WORK TO BE COMPLETED: Your answer must be one number: the count of lines below that hold the word "wact".

╭──

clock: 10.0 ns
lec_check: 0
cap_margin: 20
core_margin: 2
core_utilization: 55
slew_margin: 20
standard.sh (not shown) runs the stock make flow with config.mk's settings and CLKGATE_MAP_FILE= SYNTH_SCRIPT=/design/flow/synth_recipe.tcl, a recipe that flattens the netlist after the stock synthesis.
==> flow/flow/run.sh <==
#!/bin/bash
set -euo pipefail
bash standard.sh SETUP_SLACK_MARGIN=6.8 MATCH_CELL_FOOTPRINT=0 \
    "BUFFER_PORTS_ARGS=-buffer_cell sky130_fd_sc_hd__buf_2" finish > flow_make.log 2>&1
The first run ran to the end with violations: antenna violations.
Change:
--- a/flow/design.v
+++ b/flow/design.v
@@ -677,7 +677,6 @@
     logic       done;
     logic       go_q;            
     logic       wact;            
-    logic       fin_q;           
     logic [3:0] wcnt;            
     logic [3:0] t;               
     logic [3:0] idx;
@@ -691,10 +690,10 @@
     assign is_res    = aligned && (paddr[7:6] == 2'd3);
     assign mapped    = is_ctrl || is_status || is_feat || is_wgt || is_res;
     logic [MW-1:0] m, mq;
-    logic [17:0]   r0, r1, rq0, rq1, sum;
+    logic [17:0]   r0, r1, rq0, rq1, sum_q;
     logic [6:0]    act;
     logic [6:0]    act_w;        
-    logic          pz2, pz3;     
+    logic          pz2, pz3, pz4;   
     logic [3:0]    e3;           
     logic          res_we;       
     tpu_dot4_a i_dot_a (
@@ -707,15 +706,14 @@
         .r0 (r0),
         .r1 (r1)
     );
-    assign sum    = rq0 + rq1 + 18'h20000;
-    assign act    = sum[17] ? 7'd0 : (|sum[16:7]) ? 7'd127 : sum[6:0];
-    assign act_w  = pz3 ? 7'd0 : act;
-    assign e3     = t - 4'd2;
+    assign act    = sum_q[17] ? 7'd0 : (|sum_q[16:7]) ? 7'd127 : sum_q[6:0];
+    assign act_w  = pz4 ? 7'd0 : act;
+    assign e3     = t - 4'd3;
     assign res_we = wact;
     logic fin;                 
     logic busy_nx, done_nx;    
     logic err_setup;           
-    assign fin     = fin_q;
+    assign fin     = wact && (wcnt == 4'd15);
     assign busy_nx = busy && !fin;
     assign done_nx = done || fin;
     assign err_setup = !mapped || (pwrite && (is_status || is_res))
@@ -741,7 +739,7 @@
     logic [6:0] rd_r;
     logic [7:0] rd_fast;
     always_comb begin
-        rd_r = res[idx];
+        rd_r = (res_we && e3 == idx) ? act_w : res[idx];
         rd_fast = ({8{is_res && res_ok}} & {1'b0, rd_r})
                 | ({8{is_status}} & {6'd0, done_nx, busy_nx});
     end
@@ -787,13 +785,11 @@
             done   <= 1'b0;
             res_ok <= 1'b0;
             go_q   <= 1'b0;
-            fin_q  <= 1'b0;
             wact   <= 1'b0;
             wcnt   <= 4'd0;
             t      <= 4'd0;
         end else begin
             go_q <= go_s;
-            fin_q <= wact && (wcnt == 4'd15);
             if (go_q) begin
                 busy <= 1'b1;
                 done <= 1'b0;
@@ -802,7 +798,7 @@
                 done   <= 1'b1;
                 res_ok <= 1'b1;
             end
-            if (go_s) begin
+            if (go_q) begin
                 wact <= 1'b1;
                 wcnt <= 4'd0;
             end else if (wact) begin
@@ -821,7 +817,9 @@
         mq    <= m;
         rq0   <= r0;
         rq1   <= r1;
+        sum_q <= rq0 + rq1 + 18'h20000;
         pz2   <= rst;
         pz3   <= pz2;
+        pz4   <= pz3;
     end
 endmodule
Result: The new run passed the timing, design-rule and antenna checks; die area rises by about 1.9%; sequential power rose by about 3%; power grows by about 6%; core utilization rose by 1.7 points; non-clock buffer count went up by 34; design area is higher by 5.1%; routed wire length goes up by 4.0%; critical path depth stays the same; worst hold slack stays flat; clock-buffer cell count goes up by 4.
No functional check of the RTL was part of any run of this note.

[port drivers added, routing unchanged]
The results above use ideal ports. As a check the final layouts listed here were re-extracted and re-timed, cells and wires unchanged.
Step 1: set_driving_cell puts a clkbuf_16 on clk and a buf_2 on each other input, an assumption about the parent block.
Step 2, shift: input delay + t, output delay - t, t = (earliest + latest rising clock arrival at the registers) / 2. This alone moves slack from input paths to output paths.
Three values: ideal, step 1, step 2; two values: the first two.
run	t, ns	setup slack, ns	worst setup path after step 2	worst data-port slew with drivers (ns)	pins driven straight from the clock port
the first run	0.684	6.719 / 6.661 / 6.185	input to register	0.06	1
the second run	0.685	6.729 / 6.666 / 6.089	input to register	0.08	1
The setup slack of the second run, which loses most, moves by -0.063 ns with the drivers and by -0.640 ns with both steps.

╰──

ANSWER SPACE: 7